Task description:
In the entries below, the lines from the one with "- The critical" through the one with "cap_margin: 35" are to be copied exactly; both ends count.

[The data — start]

Setup of north:
// riscv
module riscv #(
    parameter logic[31:0] BootVector = 32'h0000_0000
)(
    input logic clk,
    input logic reset,
    output logic halted,
    input logic unhalt,
    output logic[31:0] i_addr,
    input logic[31:0] i_data,
    output logic[31:0] d_addr,
    output logic[31:0] d_wdata,
    output logic[3:0] d_wstrb,
    input logic[31:0] d_rdata
);
Settings: LEC_CHECK=0, CAP_MARGIN=10, CORE_MARGIN=2, CORE_UTILIZATION=66, SETUP_SLACK_MARGIN=1.67, SLEW_MARGIN=20; clock period 6.72 ns.
run.sh (not shown) runs the stock make flow with config.mk's settings and CLKGATE_MAP_FILE=.
north | status: complete | timing, DRC, antenna: pass
#### Input delta (south over north)
Settings: swapping 10 for 20 in CAP_MARGIN; swapping 66 for 56 in CORE_UTILIZATION; clearing SETUP_SLACK_MARGIN, which used to be 1.67; swapping 6.72 for 5.44 in the clock period (ns, I/O delays scaled along).
==> results <==
- In south the implementation completed, yet the final layout does not meet the checks, the culprit being setup timing.
- When south is set beside north, its non-clock buffer count turns out to be 97% larger.
- Total power divided by cell area (south vs. north) increases by more than 10%
- From north to south the numbers moved as follows: number of antenna violations at the first check in global routing grew by about 3.7%, clock share of power saw a decrease, final RePlAce weighted congestion rose by 9.4%, aggregate negative setup slack went down by 27.73 ns, portion of total power attributed to combinational logic rose 3.3 points.
Changes in east relative to south:
Settings: CORE_UTILIZATION changed from 56 to 32; the clock period (ns, I/O delays scaled along) changed from 5.44 to 13.2.
==> comparison <==
- east did not stop at any stage, and its layout met the timing, DRC and antenna checks.
- | placed wire-length estimate | east vs south | better |
- The critical path data arrival time of east exceeds that of south by 2.98 ns.
- On via count of the routed design, east does better than south.
- Diff south..east | number of logic gates | negligible
- When the final numbers for south and east were put side by side, the total power turned out to be smaller in east.
- east vs south: register-to-register slack up in east
- Flop share of the area (higher): east
Setup changes, east to west
Settings: MAX_ROUTING_LAYER: unset -> met4; CORE_UTILIZATION: 32 -> 71; the clock period (ns, I/O delays scaled along): 13.2 -> 8.4.
Results
west did not finish: a tool error stopped it during global routing. west -> east: number of synthesized register bits delta 0, exact match. Diff east -> west: initial core utilization went up 40 points; number of buffers inserted during clock tree synthesis fell 3.9%; die extent in x -160 µm. east → west: routability congestion estimate from global placement went up about 12%; instance count after placement with tap cells included now smaller. Number of I/O pins came out exactly the same in east and west. For H-tree depth, west and east come out practically identical. Die area | west < east.

========
lane 1:
Starting RTL as in the previous note.
clock: 13.5 ns
lec_check: 0
abc_area: 0
cap_margin: 35
cell_pad_in_sites_detail_placement: 2
core_aspect_ratio: 0.59
core_margin: 2
core_utilization: 40
cts_cluster_diameter: 255
gpl_timing_driven: 1
hold_slack_margin: -0.02
max_routing_layer: met4
min_routing_layer: met1
place_density_lb_addon: 0.05
setup_slack_margin: 2.31
slew_margin: 10
[inputs] lane 2 vs lane 1
Settings: clearing MIN_ROUTING_LAYER, which used to be met1; clearing MAX_ROUTING_LAYER, which used to be met4; clearing ABC_AREA, which used to be 0; clearing GPL_TIMING_DRIVEN, which used to be 1; swapping 35 for 15 in CAP_MARGIN; clearing HOLD_SLACK_MARGIN, which used to be -0.02; clearing CORE_ASPECT_RATIO, which used to be 0.59; swapping 40 for 70 in CORE_UTILIZATION; clearing CELL_PAD_IN_SITES_DETAIL_PLACEMENT, which used to be 2; clearing CTS_CLUSTER_DIAMETER, which used to be 255; clearing SETUP_SLACK_MARGIN, which used to be 2.31; putting CTS_CLUSTER_SIZE at 14 where nothing was set; swapping 10 for 20 in SLEW_MARGIN; clearing PLACE_DENSITY_LB_ADDON, which used to be 0.05; swapping 13.5 for 5.29 in the clock period (ns, I/O delays scaled along).
Results
- Reported for lane 1 and lane 2, count of flip-flops with a built-in enable after synthesis turned out identical to the last digit.
- Tool error GRT-0116 stopped lane 2 during global routing; no final results.
- For the pre-placement core utilization, lane 2 came in 30 points higher than lane 1 did.
- When the final numbers for lane 1 and lane 2 were put side by side, the vertical die dimension turned out to be greater in lane 1.
- Looking only at placer congestion estimate, and setting everything else aside, the lower value of lane 1 and lane 2 goes to lane 1.
- Lane 1 -> lane 2: synthesized area delta 0, exact match
- [lane 2 vs lane 1] largest buffer count on any clock path: lower in lane 2
### lane 2 -> lane 3
Settings: swapping 70 for 59 in CORE_UTILIZATION; clearing CTS_CLUSTER_SIZE, which used to be 14; swapping 15 for 20 in CAP_MARGIN; swapping 5.29 for 4.7 in the clock period (ns, I/O delays scaled along).
==> results <==
- Lane 3 ran in full, but the layout does not pass; the checks complain about setup timing.
- Going from lane 2 to lane 3, routability-driven placement congestion ratio fell 0.054; count of placed standard cells including taps moved up; cell area after placement now larger; number of gates resized after CTS down 173; total clock buffers created by CTS increased 2.7%.
- Note that the chip width recorded for lane 2 amounts to 0.919 times the value seen in lane 3.
- Higher die size was reported by lane 3, not lane 2.
- Total half-perimeter wirelength after legalization and detailed placement (lane 3 vs. lane 2) decreases by more than a quarter
- Number of placement rows: lane 3 > lane 2
==> quartz <==
==> flow/design.v <==
module ChipInterface #(parameter FRE = 25000000, parameter DEBOUNCE = FRE / 100) (
    input logic clock,
    input logic confirm,
    input logic clear,
    input logic algorithm_select_mode,
    input reset,
    input logic enter0, enter1,
    output logic [5:0] led
  );
  logic confirm_sync, clear_sync, enter0_sync, enter1_sync, algorithm_select_mode_sync;
  logic enter0_valid_press, enter1_valid_press, clear_valid_press, confirm_valid_press, algorithm_select_mode_valid_press;
  logic [11:0] password_current, password_next;
  logic [11:0] password_ref;
  logic [5:0] OTP;
  logic change_current, change_next;
  logic [31:0] cnt_current, cnt_next;
  logic [1:0] wrong_password_time_current, wrong_password_time_next;
  logic algorithm_selet_current, algorithm_selet_next;
  logic [2:0] algorithm_mode_current, algorithm_mode_next;
  password_generator password_generator_inst(
    .clock(clock),
    .reset(reset),  
    .algorithm_select(algorithm_mode_current),
    .OTP(OTP), 
    .password(password_ref));
  FF2_Synchronizer confirm_sync_ (
    .clock(clock),
    .button(confirm),
    .sync_button(confirm_sync)
  );
  FF2_Synchronizer clear_sync_ (
    .clock(clock),
    .button(clear),
    .sync_button(clear_sync)
  );
  FF2_Synchronizer enter0_sync_ (
    .clock(clock),
    .button(enter0),
    .sync_button(enter0_sync)
  );
  FF2_Synchronizer enter1_sync_ (
    .clock(clock),
    .button(enter1),
    .sync_button(enter1_sync)
  );
  FF2_Synchronizer algorithm_select_mode_sync_ (
    .clock(clock),
    .button(algorithm_select_mode),
    .sync_button(algorithm_select_mode_sync)
  );
  button_handler #(.COUNT_MAX(DEBOUNCE)) confirm_valid(.clock(clock), .reset(reset), .btn(confirm_sync), .valid_press(confirm_valid_press));
  button_handler #(.COUNT_MAX(DEBOUNCE)) clear_valid(.clock(clock), .reset(reset), .btn(clear_sync), .valid_press(clear_valid_press));
  button_handler #(.COUNT_MAX(DEBOUNCE)) enter0_valid(.clock(clock), .reset(reset), .btn(enter0_sync), .valid_press(enter0_valid_press));
  button_handler #(.COUNT_MAX(DEBOUNCE)) enter1_valid(.clock(clock), .reset(reset), .btn(enter1_sync), .valid_press(enter1_valid_press));
  button_handler #(.COUNT_MAX(DEBOUNCE)) algorithm_select_mode_valid(.clock(clock), .reset(reset), .btn(algorithm_select_mode_sync), .valid_press(algorithm_select_mode_valid_press));
  OTP_generator inst_OTP_generator(.clock(clock), .reset(reset), .change(change_current), .OTP(OTP));
  typedef enum logic [2:0] {IDLE = 3'b000, 
                            TIMEOUT = 3'b001, 
                            INPUT = 3'b010, 
                            VERIFY = 3'b011, 
                            PASS = 3'b100, 
                            FAIL = 3'b101, 
                            LOCK = 3'b110,
                            ALGO_SELECT = 3'b111} state_t;
  state_t current_state, next_state;
  always_ff @(posedge clock or posedge reset) begin 
    if(reset) begin
      current_state <= IDLE;
      password_current <= 0;
      change_current <= 0;
      wrong_password_time_current <= 0;
      algorithm_selet_current <= 0;
      algorithm_mode_current <= 0;
      cnt_current <= 0;
    end
    else begin
      current_state <= next_state;
      password_current <= password_next;
      change_current <= change_next;
      wrong_password_time_current <= wrong_password_time_next;
      algorithm_selet_current <= algorithm_selet_next;
      algorithm_mode_current <= algorithm_mode_next;
      cnt_current <= cnt_next;
    end
  end
  always_comb begin
    case(current_state)
      IDLE: begin
        wrong_password_time_next = wrong_password_time_current;
        algorithm_mode_next = algorithm_mode_current;
        if(cnt_current == 60 * FRE -1) begin
          next_state = TIMEOUT;
          password_next = 0;
          change_next = 1;
          algorithm_selet_next = 0;
          cnt_next = 0;
        end
        else if(algorithm_select_mode_valid_press) begin
            algorithm_selet_next = 1;
            next_state = INPUT;
            change_next = 0;
            password_next = 0;
            cnt_next = 0;
        end
        else if(enter0_valid_press)begin
           cnt_next = 0;
           next_state = INPUT;
           password_next = {password_current[10:0],1'b0};
           change_next = 0;
           algorithm_selet_next = 0;
        end 
        else if(enter1_valid_press)begin
           cnt_next = 0;
           next_state = INPUT;
           password_next = {password_current[10:0],1'b1};
           change_next = 0;
           algorithm_selet_next = 0;
        end 
        else begin
          cnt_next = cnt_current + 1;
          next_state = IDLE;
          password_next = 0;
          change_next = 0;
          algorithm_selet_next = 0;
        end
      end
      TIMEOUT: begin
        next_state = IDLE;
        wrong_password_time_next = wrong_password_time_current;
        cnt_next = cnt_current + 1;
        password_next = 0;
        change_next = 0;
        algorithm_selet_next = 0;
        algorithm_mode_next = algorithm_mode_current;
      end
      INPUT:begin
        wrong_password_time_next = wrong_password_time_current;
        cnt_next = 0;
        change_next = 0;
        algorithm_selet_next = algorithm_selet_current;
        algorithm_mode_next = algorithm_mode_current;
        if(confirm_valid_press) begin
           next_state = VERIFY;
           password_next = password_current;
        end
        else if(clear_valid_press) begin
           next_state = INPUT;
           password_next = 0;
        end
        else if(enter0_valid_press) begin
           next_state = INPUT;
           password_next = {password_current[10:0],1'b0};
        end 
        else if(enter1_valid_press)begin
           next_state = INPUT;
           password_next = {password_current[10:0],1'b1};
        end
        else begin
          next_state = INPUT;
          password_next = password_current;
        end
      end
      VERIFY: begin
        cnt_next = 0;
        password_next = 0;
        change_next = 0;
        algorithm_selet_next = algorithm_selet_current;
        algorithm_mode_next = algorithm_mode_current;
        if(password_current == password_ref) begin
            next_state = PASS;
            wrong_password_time_next = wrong_password_time_current;
        end
        else begin
            next_state = FAIL;
            wrong_password_time_next = wrong_password_time_current + 1;
        end
      end
      PASS: begin
        wrong_password_time_next = wrong_password_time_current;
        password_next = 0;
        algorithm_selet_next = algorithm_selet_current;
        algorithm_mode_next = algorithm_mode_current;
        if(cnt_current == 6 * FRE) begin
          if(algorithm_selet_current == 1) begin
              next_state = ALGO_SELECT;
              change_next = 0;
          end
          else begin
              next_state = IDLE;
              change_next = 1;
          end
          cnt_next = 0;
        end 
        else begin
          cnt_next = cnt_current + 1;
          next_state = PASS;
          change_next = 0;
        end
      end
      ALGO_SELECT : begin
        password_next = 0;
        cnt_next = 0;
        algorithm_selet_next = 0;
        wrong_password_time_next = wrong_password_time_current;
        if(confirm_valid_press) begin
           next_state = IDLE;
           algorithm_mode_next = algorithm_mode_current;
           change_next = 1;
        end
        else if(clear_valid_press) begin
           next_state = ALGO_SELECT;
           algorithm_mode_next = 0;
           change_next = 0;
        end
        else if(enter0_valid_press) begin
           next_state = ALGO_SELECT;
           algorithm_mode_next = {algorithm_mode_current[1:0],1'b0};
           change_next = 0;
        end 
        else if(enter1_valid_press)begin
           next_state = ALGO_SELECT;
           algorithm_mode_next = {algorithm_mode_current[1:0],1'b1};
           change_next = 0;
        end
        else begin
           next_state = ALGO_SELECT;
           algorithm_mode_next = algorithm_mode_current;
           change_next = 0;
        end
      end
      FAIL: begin
        algorithm_mode_next = algorithm_mode_current;
        wrong_password_time_next = wrong_password_time_current;
        password_next = 0;
        algorithm_selet_next = 0;
        if(cnt_current == 6 * FRE) begin
          change_next = 1;
          cnt_next = 0;
          next_state = LOCK;
        end 
        else begin
          cnt_next = cnt_current + 1;
          next_state = FAIL;
          change_next = 0;
        end
      end
      LOCK: begin
         algorithm_mode_next = algorithm_mode_current;
         cnt_next = cnt_current + 1;
         wrong_password_time_next = wrong_password_time_current;
         password_next = 0;
         algorithm_selet_next = 0;
         if(wrong_password_time_current == 1) begin
            if(cnt_current == 15 * FRE) begin
              next_state = IDLE;
              change_next = 1;
              cnt_next = 0;
            end
            else begin
              next_state = LOCK;
              change_next = 0;
            end
         end
         else if (wrong_password_time_current == 2) begin
            if(cnt_current == 30 * FRE) begin
              next_state = IDLE;
              change_next = 1;
              cnt_next = 0;
            end
            else begin
               next_state = LOCK;
              change_next = 0;
            end 
         end
         else begin
            if(cnt_current == 60 * FRE) begin
                 next_state = IDLE;
                 change_next = 1;
                 cnt_next = 0;
            end
            else begin
              next_state = LOCK;
              change_next = 0;
            end
         end
      end
    endcase
  end
  always_ff @(posedge clock or posedge reset) begin
    if(reset) led <= 6'b0;
    else if(current_state == PASS) led <= 6'b111111;
    else if(current_state == ALGO_SELECT) begin
        led <= {4'b0, algorithm_mode_current};
    end
    else if(current_state == FAIL) begin
    if ((cnt_current >= FRE*1 && cnt_current < FRE*2) || 
        (cnt_current >= FRE*3 && cnt_current < FRE*4) || 
        (cnt_current >= FRE*5 && cnt_current < FRE*6))
        led <= 6'b0; 
    else
        led <= 6'b111111; 
    end
    else if(current_state == LOCK) led <= 6'b101010;
    else led <= OTP;
  end
endmodule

[The data — finish]

Response to the exercise:
- The critical path data arrival time of east exceeds that of south by 2.98 ns.
- On via count of the routed design, east does better than south.
- Diff south..east | number of logic gates | negligible
- When the final numbers for south and east were put side by side, the total power turned out to be smaller in east.
- east vs south: register-to-register slack up in east
- Flop share of the area (higher): east
Setup changes, east to west
Settings: MAX_ROUTING_LAYER: unset -> met4; CORE_UTILIZATION: 32 -> 71; the clock period (ns, I/O delays scaled along): 13.2 -> 8.4.
Results
west did not finish: a tool error stopped it during global routing. west -> east: number of synthesized register bits delta 0, exact match. Diff east -> west: initial core utilization went up 40 points; number of buffers inserted during clock tree synthesis fell 3.9%; die extent in x -160 µm. east → west: routability congestion estimate from global placement went up about 12%; instance count after placement with tap cells included now smaller. Number of I/O pins came out exactly the same in east and west. For H-tree depth, west and east come out practically identical. Die area | west < east.

========
lane 1:
Starting RTL as in the previous note.
clock: 13.5 ns
lec_check: 0
abc_area: 0
cap_margin: 35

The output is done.